[Collected data]
^^^^^^^^^^^^^^^^

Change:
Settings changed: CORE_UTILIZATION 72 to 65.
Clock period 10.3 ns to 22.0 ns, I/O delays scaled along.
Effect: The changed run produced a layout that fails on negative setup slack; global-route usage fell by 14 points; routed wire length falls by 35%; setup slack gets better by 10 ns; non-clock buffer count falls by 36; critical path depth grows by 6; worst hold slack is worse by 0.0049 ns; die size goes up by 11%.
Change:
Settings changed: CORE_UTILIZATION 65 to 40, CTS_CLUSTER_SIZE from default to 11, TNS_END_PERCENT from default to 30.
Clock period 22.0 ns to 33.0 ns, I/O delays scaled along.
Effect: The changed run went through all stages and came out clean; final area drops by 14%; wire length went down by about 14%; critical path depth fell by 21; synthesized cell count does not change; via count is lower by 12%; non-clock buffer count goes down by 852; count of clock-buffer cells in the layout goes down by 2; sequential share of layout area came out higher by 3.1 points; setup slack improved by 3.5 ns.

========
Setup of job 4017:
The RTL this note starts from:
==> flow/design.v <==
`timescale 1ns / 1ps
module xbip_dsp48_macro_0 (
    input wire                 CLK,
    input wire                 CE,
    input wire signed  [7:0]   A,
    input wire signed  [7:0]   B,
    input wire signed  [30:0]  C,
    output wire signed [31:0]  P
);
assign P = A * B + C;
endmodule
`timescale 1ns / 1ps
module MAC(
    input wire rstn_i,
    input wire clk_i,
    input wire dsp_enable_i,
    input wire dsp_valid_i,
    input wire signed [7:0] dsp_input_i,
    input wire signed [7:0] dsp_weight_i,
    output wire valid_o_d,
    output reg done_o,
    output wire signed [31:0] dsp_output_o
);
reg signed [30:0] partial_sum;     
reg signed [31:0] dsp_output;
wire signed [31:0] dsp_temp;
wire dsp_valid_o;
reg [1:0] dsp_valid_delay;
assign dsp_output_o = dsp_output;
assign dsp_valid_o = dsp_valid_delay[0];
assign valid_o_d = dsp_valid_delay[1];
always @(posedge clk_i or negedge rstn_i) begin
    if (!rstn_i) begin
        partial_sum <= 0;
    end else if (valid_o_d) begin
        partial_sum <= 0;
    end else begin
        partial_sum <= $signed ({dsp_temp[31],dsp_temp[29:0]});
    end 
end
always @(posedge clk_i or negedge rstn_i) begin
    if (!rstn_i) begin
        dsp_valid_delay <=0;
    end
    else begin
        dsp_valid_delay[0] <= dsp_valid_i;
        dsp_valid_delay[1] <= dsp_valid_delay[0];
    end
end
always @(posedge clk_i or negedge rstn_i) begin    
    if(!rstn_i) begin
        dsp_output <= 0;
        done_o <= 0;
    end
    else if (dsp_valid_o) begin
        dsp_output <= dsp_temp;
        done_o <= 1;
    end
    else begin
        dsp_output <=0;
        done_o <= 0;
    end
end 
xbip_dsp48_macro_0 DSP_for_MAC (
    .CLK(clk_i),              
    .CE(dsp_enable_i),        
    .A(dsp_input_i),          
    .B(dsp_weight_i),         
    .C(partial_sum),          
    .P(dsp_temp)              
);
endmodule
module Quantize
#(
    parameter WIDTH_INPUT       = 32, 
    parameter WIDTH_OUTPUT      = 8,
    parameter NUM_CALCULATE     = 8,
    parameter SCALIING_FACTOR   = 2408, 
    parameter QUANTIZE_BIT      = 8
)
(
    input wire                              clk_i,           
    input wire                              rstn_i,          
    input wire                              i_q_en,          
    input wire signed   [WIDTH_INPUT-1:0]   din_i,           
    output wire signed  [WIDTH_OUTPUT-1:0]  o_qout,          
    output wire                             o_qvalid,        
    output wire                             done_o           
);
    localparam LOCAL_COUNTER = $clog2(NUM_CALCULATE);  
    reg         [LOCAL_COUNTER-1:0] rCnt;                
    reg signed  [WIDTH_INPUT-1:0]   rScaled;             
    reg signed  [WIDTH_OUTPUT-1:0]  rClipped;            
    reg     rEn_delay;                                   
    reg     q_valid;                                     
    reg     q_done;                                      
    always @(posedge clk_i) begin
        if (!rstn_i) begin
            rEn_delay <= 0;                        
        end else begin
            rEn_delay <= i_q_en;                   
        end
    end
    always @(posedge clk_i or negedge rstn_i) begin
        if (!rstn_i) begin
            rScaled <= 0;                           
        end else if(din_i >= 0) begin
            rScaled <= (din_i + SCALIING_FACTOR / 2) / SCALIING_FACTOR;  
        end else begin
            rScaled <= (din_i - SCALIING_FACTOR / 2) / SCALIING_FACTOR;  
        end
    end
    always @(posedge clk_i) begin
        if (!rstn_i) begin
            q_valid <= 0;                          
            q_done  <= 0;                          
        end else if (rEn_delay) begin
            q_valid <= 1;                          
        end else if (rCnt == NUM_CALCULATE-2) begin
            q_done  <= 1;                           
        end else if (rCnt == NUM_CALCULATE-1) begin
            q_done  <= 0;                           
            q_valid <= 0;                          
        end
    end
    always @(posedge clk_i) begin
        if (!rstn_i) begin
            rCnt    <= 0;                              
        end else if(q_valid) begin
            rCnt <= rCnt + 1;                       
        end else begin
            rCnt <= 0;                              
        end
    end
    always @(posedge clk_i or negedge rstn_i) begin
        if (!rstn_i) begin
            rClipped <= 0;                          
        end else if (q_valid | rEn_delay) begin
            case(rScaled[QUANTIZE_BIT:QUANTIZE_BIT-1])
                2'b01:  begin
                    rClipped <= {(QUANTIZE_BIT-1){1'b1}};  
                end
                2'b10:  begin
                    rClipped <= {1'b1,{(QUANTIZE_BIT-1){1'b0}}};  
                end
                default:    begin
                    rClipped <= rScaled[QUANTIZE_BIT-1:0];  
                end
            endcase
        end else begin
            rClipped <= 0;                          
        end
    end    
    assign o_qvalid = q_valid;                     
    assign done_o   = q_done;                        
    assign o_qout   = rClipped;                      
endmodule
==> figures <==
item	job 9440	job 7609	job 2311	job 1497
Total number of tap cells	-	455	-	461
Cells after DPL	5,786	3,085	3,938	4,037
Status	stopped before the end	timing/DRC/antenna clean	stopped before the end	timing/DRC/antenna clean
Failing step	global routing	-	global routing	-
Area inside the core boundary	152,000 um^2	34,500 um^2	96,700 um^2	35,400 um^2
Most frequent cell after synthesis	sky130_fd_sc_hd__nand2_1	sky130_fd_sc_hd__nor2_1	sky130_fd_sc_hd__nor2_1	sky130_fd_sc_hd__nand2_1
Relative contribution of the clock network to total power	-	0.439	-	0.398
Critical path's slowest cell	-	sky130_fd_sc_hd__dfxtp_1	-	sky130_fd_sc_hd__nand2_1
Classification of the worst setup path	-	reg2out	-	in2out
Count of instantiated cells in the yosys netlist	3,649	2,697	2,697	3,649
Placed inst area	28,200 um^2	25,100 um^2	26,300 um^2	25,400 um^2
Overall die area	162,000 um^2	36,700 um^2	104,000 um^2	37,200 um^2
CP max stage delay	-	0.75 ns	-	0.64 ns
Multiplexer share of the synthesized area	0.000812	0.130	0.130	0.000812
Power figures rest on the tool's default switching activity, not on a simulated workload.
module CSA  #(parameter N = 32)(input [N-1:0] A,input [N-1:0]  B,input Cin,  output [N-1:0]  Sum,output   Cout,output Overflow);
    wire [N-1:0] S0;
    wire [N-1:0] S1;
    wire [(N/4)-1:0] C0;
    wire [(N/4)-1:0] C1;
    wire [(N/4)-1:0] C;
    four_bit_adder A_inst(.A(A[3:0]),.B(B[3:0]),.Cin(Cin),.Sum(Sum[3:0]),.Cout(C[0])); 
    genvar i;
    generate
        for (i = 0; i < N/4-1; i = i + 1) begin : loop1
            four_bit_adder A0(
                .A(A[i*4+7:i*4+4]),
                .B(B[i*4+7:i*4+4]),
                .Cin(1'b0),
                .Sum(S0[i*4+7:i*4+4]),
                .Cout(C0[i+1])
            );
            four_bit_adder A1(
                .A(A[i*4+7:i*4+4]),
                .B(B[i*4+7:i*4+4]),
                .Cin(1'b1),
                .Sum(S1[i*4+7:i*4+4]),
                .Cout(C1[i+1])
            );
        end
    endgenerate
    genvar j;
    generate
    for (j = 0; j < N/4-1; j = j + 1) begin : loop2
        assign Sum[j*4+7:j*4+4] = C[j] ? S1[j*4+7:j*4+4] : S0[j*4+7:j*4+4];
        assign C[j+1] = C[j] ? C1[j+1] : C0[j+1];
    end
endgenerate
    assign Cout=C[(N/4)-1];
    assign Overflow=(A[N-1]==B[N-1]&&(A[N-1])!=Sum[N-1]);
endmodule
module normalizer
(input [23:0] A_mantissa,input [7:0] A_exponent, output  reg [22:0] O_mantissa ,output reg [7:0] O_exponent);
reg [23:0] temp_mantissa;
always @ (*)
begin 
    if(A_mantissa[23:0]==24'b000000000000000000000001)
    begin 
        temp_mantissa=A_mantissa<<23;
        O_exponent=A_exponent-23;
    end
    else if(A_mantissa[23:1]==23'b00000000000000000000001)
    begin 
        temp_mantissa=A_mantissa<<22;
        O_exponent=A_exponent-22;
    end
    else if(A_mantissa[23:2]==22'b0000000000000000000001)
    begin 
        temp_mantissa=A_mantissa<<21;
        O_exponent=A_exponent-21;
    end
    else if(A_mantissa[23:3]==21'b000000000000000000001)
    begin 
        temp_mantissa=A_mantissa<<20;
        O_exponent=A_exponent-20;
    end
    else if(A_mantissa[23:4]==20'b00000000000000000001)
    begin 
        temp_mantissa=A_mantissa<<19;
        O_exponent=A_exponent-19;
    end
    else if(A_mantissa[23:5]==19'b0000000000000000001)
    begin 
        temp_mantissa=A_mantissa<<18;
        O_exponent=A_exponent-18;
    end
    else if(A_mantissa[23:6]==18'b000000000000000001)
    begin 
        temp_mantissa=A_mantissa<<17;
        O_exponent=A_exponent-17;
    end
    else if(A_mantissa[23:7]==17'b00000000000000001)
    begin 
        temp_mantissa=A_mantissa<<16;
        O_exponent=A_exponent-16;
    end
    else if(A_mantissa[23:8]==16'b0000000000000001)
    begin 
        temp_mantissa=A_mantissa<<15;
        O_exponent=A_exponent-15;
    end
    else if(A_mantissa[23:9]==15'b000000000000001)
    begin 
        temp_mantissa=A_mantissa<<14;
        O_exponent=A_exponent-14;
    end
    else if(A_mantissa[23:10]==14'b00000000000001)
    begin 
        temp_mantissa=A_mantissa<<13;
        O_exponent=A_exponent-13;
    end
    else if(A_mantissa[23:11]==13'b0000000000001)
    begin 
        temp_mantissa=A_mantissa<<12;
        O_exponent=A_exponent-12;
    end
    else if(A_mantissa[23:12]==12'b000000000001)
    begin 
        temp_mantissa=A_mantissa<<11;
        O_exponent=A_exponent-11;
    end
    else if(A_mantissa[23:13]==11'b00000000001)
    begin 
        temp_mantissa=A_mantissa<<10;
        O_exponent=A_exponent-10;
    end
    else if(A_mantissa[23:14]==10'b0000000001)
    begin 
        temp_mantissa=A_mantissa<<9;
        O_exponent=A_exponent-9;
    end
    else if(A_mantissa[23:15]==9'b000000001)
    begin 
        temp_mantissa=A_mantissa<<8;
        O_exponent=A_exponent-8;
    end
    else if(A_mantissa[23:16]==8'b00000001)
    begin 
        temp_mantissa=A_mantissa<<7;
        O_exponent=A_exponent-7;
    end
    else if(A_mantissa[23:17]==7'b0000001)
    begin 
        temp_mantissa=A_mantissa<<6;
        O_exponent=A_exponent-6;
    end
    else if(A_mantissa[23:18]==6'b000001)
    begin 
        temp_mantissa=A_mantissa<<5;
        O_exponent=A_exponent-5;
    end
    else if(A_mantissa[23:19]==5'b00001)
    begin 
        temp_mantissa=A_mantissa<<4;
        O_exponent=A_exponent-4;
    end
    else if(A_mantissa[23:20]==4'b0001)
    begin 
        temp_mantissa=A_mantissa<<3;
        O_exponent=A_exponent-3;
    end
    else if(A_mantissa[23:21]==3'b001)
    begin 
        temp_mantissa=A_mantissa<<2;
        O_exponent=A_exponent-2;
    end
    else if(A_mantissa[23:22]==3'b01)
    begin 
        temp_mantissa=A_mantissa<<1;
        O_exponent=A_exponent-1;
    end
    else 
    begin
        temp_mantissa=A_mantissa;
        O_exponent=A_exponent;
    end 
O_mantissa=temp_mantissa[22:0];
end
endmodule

^^^^^^^^^^^^^^^^

__Work required__.
Exact copies of the line with "O_exponent=A_exponent-4;" and of every later line in the entries make up the whole answer.

__Result of this exercise__.
        O_exponent=A_exponent-4;
    end
    else if(A_mantissa[23:20]==4'b0001)
    begin 
        temp_mantissa=A_mantissa<<3;
        O_exponent=A_exponent-3;
    end
    else if(A_mantissa[23:21]==3'b001)
    begin 
        temp_mantissa=A_mantissa<<2;
        O_exponent=A_exponent-2;
    end
    else if(A_mantissa[23:22]==3'b01)
    begin 
        temp_mantissa=A_mantissa<<1;
        O_exponent=A_exponent-1;
    end
    else 
    begin
        temp_mantissa=A_mantissa;
        O_exponent=A_exponent;
    end 
O_mantissa=temp_mantissa[22:0];
end
endmodule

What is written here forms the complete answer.